You are given an array nums of size 2N where there are exactly N+1 unique elements, and exactly one of these elements is repeated N times. All other elements appear only once. Your task is to find and return the element that is repeated N times.

  • There is exactly one valid solution for each input.
  • You must not reuse elements for counting; the repeated element must be detected by its frequency.
  • The input array can contain integers in any order.

For example, if nums = [1,2,3,3], then N = 2 and the answer is 3 because it appears twice.

Thought Process

To solve this problem, let's first understand what makes the repeated element special. The array has 2N elements, and among them, only one element appears N times, while the rest appear just once. This means the repeated element stands out by its frequency.

A brute-force approach would be to count the occurrences of every number in the array and return the one with count N. While this works, it's not the most efficient way, especially for larger arrays.

To optimize, we can leverage the guarantee that only one element is repeated, and it must appear at least twice. As we scan the array, the first element we see twice is guaranteed to be the answer. This is much faster because we can stop as soon as we find the repeated element, rather than counting all elements.

Solution Approach

  • Step 1: Create an empty set (or hash set) to keep track of elements we've seen so far.
  • Step 2: Iterate through each element in the nums array.
  • Step 3: For each element, check if it is already in the set:
    • If it is, we've found our repeated element and can return it immediately.
    • If not, add it to the set and continue.
  • Why use a set? Sets (or hash sets) allow for O(1) lookup and insertion time, making the process efficient.
  • Early exit: Since there's exactly one repeated element, we can stop as soon as we find it, which is faster than counting all elements.

This approach is both time and space efficient, and it directly leverages the problem's constraints.

Example Walkthrough

Let's walk through the solution with the input nums = [5,1,5,2,5,3,5,4].

  1. Initialize an empty set: seen = {}
  2. Read first number: 5. Not in seen. Add it: seen = {5}
  3. Read next: 1. Not in seen. Add it: seen = {1,5}
  4. Read next: 5. Already in seen! This is the repeated element. Return 5.

As you can see, the solution finds the answer quickly, without needing to check all elements or count frequencies for every number.

Time and Space Complexity

  • Brute-force approach: Count occurrences for each element (using nested loops or a hash map).
    • Time complexity: O(N) if using a hash map, O(N^2) if using nested loops.
    • Space complexity: O(N) for the hash map.
  • Optimized set-based approach (our solution):
    • Time complexity: O(N), because we scan the array once and set operations are O(1).
    • Space complexity: O(N), since in the worst case, we might store up to N+1 unique elements in the set.

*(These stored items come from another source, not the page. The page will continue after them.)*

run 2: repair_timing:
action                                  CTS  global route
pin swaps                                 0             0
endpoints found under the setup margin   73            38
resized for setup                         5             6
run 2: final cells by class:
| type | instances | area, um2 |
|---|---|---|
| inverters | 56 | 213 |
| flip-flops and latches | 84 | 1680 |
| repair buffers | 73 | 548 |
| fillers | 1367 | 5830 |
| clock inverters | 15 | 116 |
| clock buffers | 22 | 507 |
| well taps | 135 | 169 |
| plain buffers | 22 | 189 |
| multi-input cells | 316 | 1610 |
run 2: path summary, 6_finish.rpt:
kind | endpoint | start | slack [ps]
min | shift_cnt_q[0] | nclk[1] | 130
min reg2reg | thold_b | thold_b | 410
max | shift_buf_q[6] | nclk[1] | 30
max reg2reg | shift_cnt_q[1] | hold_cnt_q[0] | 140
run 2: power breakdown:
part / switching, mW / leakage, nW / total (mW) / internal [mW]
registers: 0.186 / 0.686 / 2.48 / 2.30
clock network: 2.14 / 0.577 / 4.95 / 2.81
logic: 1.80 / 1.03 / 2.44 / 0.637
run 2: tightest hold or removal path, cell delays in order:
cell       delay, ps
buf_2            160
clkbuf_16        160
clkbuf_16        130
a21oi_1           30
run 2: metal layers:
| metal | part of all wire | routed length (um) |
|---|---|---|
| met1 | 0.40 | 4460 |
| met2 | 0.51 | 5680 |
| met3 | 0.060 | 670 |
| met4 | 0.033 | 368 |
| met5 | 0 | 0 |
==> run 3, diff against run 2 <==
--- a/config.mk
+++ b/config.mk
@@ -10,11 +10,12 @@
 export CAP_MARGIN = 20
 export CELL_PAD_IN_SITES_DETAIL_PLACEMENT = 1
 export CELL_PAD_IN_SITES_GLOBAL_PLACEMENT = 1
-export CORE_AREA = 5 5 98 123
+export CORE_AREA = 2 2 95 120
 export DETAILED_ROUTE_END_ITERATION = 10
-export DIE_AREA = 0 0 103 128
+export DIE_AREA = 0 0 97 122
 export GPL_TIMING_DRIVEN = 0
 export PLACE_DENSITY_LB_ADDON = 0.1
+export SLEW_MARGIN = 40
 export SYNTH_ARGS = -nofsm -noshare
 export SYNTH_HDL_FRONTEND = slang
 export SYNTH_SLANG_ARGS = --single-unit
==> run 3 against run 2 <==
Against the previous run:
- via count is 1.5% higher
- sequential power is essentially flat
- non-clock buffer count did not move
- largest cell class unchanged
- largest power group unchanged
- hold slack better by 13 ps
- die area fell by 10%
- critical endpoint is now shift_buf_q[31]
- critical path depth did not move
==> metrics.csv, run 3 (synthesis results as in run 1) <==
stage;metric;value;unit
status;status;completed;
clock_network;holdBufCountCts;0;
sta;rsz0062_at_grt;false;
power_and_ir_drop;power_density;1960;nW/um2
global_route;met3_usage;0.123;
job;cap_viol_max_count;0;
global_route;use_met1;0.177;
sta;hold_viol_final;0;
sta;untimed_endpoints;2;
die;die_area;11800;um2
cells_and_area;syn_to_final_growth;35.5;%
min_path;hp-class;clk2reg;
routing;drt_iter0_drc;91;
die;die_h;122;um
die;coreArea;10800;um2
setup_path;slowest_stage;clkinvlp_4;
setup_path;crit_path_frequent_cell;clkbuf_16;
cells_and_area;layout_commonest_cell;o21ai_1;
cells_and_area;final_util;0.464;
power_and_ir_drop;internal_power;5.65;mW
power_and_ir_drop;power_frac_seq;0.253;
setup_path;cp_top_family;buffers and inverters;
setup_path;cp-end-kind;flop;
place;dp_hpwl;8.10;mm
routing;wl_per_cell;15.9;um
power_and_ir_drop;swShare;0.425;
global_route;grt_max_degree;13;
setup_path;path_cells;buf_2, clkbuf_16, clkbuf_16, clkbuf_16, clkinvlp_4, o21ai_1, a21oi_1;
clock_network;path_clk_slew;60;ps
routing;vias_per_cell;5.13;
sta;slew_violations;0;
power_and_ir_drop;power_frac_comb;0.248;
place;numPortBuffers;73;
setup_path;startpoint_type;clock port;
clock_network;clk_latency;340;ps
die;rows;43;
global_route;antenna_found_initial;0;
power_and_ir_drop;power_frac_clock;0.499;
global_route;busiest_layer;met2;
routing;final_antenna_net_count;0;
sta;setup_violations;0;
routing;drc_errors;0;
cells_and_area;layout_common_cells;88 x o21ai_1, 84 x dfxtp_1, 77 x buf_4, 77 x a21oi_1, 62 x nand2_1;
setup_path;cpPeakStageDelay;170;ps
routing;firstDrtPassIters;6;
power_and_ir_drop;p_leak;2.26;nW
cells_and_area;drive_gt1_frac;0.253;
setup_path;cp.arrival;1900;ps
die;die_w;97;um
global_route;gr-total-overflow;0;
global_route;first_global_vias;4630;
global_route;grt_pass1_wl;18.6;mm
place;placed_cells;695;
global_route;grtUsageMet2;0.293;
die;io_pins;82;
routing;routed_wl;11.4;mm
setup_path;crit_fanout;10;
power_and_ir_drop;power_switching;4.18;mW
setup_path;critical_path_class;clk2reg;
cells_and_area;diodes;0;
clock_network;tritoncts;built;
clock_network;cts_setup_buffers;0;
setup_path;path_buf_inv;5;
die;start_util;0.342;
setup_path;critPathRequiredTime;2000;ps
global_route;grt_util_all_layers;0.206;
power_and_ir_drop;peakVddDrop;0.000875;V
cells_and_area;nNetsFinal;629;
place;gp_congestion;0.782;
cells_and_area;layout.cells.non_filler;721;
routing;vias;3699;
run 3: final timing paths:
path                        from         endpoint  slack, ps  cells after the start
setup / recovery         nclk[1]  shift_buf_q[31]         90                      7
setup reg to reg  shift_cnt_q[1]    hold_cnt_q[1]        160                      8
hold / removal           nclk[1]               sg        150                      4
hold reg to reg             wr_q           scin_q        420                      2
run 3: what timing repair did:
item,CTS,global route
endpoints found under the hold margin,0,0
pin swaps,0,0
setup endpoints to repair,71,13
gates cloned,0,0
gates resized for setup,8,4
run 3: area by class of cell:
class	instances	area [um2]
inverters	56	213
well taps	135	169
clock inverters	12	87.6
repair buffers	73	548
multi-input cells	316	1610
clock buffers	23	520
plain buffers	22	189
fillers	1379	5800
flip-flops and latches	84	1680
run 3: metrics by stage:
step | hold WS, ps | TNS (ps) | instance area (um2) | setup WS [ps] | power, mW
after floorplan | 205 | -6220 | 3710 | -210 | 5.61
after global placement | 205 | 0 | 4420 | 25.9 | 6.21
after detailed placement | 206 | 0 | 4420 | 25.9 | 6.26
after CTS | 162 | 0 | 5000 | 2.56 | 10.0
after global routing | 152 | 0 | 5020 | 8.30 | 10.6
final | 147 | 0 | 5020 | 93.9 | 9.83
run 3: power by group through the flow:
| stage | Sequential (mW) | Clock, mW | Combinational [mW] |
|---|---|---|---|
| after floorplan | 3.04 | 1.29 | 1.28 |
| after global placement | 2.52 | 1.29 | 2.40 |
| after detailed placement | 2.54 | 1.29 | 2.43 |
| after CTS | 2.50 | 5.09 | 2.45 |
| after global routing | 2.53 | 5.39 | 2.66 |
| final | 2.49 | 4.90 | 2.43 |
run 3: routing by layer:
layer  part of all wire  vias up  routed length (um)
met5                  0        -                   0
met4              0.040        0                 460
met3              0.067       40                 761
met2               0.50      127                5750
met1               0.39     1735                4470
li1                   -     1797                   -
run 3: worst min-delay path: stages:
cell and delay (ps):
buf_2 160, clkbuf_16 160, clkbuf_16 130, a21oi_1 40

The optimized approach is as efficient as possible for this problem, both in time and space.

Summary

In summary, we solved the N-Repeated Element in Size 2N Array problem by using a set to track seen elements as we scan the array. As soon as we encounter an element we've seen before, we return it as the answer. This leverages the problem's guarantee of exactly one repeated element, making the solution both simple and efficient. The key insight is to stop early and use fast set lookups, rather than counting every element's frequency.